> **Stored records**
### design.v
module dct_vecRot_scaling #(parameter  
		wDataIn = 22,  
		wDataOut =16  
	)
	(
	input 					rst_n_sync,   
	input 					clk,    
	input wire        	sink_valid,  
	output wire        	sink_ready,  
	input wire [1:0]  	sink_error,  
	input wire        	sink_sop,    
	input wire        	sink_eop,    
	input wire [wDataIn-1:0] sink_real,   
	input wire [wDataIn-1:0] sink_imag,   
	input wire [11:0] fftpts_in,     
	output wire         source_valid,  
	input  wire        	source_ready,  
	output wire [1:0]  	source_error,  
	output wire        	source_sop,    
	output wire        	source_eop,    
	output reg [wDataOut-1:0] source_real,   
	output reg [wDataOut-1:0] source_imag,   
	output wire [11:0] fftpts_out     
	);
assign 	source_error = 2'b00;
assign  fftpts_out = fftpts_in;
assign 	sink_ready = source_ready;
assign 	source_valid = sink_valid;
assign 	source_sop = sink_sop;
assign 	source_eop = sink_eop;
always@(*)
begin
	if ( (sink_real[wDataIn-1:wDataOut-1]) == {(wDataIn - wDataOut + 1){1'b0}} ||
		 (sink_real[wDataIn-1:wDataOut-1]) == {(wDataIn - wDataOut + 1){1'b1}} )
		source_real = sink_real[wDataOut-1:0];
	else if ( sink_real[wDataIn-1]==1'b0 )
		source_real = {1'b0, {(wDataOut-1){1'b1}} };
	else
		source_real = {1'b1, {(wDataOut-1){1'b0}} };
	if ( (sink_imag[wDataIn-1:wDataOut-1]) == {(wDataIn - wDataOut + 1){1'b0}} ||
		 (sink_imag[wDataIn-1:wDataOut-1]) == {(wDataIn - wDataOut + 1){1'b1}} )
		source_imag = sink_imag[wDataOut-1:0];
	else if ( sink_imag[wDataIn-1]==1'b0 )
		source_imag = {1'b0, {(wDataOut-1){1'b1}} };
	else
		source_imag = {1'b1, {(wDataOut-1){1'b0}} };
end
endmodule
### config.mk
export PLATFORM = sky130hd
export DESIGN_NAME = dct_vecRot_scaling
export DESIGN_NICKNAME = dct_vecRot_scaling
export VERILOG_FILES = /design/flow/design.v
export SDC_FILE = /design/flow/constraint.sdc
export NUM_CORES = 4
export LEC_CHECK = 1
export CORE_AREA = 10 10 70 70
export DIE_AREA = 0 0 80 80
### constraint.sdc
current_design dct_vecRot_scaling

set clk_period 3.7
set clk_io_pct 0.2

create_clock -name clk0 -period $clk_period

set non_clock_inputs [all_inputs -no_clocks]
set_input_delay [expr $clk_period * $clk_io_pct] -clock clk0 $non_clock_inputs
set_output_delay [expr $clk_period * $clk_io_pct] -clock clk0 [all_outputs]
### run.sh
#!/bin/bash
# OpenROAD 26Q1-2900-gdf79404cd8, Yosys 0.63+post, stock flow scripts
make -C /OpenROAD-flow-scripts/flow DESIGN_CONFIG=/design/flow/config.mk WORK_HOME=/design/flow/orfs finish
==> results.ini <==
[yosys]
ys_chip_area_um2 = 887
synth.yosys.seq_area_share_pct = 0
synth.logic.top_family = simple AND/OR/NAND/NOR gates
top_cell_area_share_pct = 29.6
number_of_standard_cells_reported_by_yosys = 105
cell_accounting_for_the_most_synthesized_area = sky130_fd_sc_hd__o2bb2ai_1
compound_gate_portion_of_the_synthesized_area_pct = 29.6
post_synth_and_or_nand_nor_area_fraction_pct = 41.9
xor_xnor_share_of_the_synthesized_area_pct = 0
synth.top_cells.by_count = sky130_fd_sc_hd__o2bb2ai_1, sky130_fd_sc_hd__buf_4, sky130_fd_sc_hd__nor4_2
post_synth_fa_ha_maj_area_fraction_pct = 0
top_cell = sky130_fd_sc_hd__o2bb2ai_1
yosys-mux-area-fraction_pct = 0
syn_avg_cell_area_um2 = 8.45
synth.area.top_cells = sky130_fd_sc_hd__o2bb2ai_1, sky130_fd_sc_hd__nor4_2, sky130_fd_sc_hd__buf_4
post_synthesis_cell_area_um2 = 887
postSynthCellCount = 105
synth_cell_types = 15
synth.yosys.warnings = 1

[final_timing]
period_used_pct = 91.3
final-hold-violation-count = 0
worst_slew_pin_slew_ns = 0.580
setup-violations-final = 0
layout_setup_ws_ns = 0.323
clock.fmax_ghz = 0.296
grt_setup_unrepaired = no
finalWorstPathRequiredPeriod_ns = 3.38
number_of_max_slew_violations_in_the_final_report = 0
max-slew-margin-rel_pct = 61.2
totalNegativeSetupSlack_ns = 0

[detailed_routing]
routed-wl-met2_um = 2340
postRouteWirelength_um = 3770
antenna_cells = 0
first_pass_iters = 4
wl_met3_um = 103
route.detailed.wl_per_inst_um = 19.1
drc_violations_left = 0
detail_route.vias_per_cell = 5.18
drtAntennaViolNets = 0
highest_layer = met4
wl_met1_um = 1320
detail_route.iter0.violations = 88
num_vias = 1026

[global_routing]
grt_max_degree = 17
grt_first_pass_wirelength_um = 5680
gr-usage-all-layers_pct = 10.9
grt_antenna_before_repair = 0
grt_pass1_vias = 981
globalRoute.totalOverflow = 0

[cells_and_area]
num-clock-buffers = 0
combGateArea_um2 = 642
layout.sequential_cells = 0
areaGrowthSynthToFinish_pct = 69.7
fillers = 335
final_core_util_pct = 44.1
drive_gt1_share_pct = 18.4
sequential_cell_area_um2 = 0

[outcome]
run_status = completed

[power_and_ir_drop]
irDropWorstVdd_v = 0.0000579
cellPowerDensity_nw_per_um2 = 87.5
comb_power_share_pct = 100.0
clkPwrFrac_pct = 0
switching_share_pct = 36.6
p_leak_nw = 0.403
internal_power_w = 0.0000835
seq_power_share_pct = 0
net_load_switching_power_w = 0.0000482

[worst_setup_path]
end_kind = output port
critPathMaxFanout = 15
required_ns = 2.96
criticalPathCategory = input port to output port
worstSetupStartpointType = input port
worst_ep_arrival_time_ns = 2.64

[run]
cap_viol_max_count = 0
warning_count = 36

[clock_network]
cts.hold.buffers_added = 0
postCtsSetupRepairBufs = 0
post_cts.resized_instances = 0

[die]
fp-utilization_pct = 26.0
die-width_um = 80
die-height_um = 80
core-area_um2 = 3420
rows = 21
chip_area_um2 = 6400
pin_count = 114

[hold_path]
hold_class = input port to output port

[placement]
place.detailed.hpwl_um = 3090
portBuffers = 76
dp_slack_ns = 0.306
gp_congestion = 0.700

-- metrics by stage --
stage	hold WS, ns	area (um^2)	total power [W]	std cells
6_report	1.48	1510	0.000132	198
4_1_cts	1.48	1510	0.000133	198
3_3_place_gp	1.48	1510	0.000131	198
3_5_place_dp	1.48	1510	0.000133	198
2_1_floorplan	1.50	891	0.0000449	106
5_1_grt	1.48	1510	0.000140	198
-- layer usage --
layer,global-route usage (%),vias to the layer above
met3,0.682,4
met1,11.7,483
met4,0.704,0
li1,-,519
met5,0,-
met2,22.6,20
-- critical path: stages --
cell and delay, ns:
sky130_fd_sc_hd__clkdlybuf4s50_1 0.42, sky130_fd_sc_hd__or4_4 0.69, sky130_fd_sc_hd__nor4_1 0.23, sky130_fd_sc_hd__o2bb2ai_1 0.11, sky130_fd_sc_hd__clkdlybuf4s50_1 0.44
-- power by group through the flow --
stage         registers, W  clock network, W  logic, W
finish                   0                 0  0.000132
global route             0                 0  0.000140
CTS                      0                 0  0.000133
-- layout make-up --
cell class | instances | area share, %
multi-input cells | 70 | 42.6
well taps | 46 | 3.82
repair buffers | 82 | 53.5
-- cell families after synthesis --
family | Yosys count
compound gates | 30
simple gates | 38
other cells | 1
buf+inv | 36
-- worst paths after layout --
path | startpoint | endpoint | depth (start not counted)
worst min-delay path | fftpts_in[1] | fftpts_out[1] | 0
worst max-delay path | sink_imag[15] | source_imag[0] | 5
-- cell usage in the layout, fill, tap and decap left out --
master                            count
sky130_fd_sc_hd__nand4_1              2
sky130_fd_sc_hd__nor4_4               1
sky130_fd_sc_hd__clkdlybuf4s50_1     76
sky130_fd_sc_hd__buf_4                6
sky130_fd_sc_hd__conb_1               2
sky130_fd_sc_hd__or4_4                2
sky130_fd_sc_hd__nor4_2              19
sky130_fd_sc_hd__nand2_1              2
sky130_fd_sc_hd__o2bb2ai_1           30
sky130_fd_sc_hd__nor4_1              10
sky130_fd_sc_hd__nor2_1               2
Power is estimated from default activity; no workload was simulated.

> **Problem to solve**
Would you retype exactly the lines above, from the line with "layout.sequential_cells = 0" to the line with "other cells | 1", with both end lines kept and nothing more?

> **Your response**
layout.sequential_cells = 0
areaGrowthSynthToFinish_pct = 69.7
fillers = 335
final_core_util_pct = 44.1
drive_gt1_share_pct = 18.4
sequential_cell_area_um2 = 0

[outcome]
run_status = completed

[power_and_ir_drop]
irDropWorstVdd_v = 0.0000579
cellPowerDensity_nw_per_um2 = 87.5
comb_power_share_pct = 100.0
clkPwrFrac_pct = 0
switching_share_pct = 36.6
p_leak_nw = 0.403
internal_power_w = 0.0000835
seq_power_share_pct = 0
net_load_switching_power_w = 0.0000482

[worst_setup_path]
end_kind = output port
critPathMaxFanout = 15
required_ns = 2.96
criticalPathCategory = input port to output port
worstSetupStartpointType = input port
worst_ep_arrival_time_ns = 2.64

[run]
cap_viol_max_count = 0
warning_count = 36

[clock_network]
cts.hold.buffers_added = 0
postCtsSetupRepairBufs = 0
post_cts.resized_instances = 0

[die]
fp-utilization_pct = 26.0
die-width_um = 80
die-height_um = 80
core-area_um2 = 3420
rows = 21
chip_area_um2 = 6400
pin_count = 114

[hold_path]
hold_class = input port to output port

[placement]
place.detailed.hpwl_um = 3090
portBuffers = 76
dp_slack_ns = 0.306
gp_congestion = 0.700

-- metrics by stage --
stage	hold WS, ns	area (um^2)	total power [W]	std cells
6_report	1.48	1510	0.000132	198
4_1_cts	1.48	1510	0.000133	198
3_3_place_gp	1.48	1510	0.000131	198
3_5_place_dp	1.48	1510	0.000133	198
2_1_floorplan	1.50	891	0.0000449	106
5_1_grt	1.48	1510	0.000140	198
-- layer usage --
layer,global-route usage (%),vias to the layer above
met3,0.682,4
met1,11.7,483
met4,0.704,0
li1,-,519
met5,0,-
met2,22.6,20
-- critical path: stages --
cell and delay, ns:
sky130_fd_sc_hd__clkdlybuf4s50_1 0.42, sky130_fd_sc_hd__or4_4 0.69, sky130_fd_sc_hd__nor4_1 0.23, sky130_fd_sc_hd__o2bb2ai_1 0.11, sky130_fd_sc_hd__clkdlybuf4s50_1 0.44
-- power by group through the flow --
stage         registers, W  clock network, W  logic, W
finish                   0                 0  0.000132
global route             0                 0  0.000140
CTS                      0                 0  0.000133
-- layout make-up --
cell class | instances | area share, %
multi-input cells | 70 | 42.6
well taps | 46 | 3.82
repair buffers | 82 | 53.5
-- cell families after synthesis --
family | Yosys count
compound gates | 30
simple gates | 38
other cells | 1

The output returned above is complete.